光の中、蒸気が激しく揺れ動く場所がある。不意を突かれたので、慌てて後退しようとしている。そうはさせるか。
スライムボールを使ったもう一つの目的。
それは、襲撃者を捕らえる為だ。
遠隔起動《粘水捕縛》!!
切り離した魔手羅でも、魔力さえ込められていたら動かすことができることに気がついていた。魔奴ウゴーレムをシンプルな動きに特化させてみたって感じかな。特にスライム体術はシンプルで相性が良い。
それに、相手としては派手に吹き出した蒸気の方に気を取られ、器のスライムボールのことなど意識していなかっただろう。
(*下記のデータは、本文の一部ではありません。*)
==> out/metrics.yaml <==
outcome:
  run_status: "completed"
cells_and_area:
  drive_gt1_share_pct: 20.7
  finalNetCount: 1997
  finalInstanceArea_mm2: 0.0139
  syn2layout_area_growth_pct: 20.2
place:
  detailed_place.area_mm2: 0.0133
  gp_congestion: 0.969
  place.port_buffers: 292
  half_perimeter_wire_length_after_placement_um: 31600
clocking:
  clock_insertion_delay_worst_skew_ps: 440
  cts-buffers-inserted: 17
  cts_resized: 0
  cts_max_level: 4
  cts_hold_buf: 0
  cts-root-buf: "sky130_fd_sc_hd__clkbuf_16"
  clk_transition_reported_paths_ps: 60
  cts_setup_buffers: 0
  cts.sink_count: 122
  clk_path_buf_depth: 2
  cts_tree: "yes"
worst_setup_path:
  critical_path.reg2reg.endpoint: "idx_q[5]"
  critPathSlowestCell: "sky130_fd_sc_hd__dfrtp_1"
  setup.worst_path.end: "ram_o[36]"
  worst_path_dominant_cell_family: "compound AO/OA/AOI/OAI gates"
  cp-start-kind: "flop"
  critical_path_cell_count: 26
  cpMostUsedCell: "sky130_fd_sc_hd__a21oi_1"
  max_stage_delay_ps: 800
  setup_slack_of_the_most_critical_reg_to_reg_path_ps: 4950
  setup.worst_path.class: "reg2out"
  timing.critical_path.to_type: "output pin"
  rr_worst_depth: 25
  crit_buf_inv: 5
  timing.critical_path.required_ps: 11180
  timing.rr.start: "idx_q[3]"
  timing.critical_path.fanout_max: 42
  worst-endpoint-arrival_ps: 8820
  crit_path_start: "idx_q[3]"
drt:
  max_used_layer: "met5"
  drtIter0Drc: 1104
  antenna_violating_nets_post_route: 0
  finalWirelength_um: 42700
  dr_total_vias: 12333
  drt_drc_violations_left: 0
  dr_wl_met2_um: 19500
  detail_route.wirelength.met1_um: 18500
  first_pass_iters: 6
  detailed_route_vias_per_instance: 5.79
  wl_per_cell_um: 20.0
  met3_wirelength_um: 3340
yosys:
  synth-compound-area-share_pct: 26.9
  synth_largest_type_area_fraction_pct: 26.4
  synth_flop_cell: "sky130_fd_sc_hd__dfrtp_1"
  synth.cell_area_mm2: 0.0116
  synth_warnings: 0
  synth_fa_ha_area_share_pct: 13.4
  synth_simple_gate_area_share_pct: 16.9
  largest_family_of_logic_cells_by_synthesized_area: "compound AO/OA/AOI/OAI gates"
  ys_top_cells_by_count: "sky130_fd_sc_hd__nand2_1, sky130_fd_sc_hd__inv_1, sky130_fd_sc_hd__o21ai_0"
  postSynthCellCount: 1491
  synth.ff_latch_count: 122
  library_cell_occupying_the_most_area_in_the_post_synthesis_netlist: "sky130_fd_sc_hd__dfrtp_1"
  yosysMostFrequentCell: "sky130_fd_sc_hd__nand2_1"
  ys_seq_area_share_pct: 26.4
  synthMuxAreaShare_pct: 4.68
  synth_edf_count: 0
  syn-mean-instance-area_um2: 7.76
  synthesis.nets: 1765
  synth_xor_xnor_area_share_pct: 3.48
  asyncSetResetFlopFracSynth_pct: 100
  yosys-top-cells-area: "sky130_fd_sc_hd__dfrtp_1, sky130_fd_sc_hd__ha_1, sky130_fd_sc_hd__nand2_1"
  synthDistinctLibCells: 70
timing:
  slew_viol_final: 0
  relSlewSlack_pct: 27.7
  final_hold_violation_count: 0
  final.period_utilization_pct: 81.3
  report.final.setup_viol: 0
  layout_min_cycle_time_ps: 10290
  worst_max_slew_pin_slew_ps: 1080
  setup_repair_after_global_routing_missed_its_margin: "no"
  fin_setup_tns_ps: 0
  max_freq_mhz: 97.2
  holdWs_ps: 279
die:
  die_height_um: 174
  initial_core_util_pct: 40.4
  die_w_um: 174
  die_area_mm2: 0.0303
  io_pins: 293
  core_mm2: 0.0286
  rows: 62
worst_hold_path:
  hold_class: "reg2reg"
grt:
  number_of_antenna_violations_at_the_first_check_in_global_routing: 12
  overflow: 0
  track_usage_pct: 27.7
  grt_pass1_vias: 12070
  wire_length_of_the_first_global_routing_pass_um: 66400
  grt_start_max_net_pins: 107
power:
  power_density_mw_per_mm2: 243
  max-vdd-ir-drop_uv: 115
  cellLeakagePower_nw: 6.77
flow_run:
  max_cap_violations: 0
複数のスライム触手が一見すると何もない虚空に絡みつく。
「なっ!?」
驚きの声と共に襲撃者の姿が次第に露わになっていく。
女だ。
腰の辺りにセイレーン特有の一対の羽のようなモノが生えている。
そして豊かな金髪に尖った耳……
「やっぱり君だっんだな」
スライムの触手に拘束された彼女はなす術もなく俺のことを睨みつけている。
「イーティスちゃん」
北方四将フェムートの部下、ハイエルフの彼女こそが謎のセイレーンの正体だったんだ。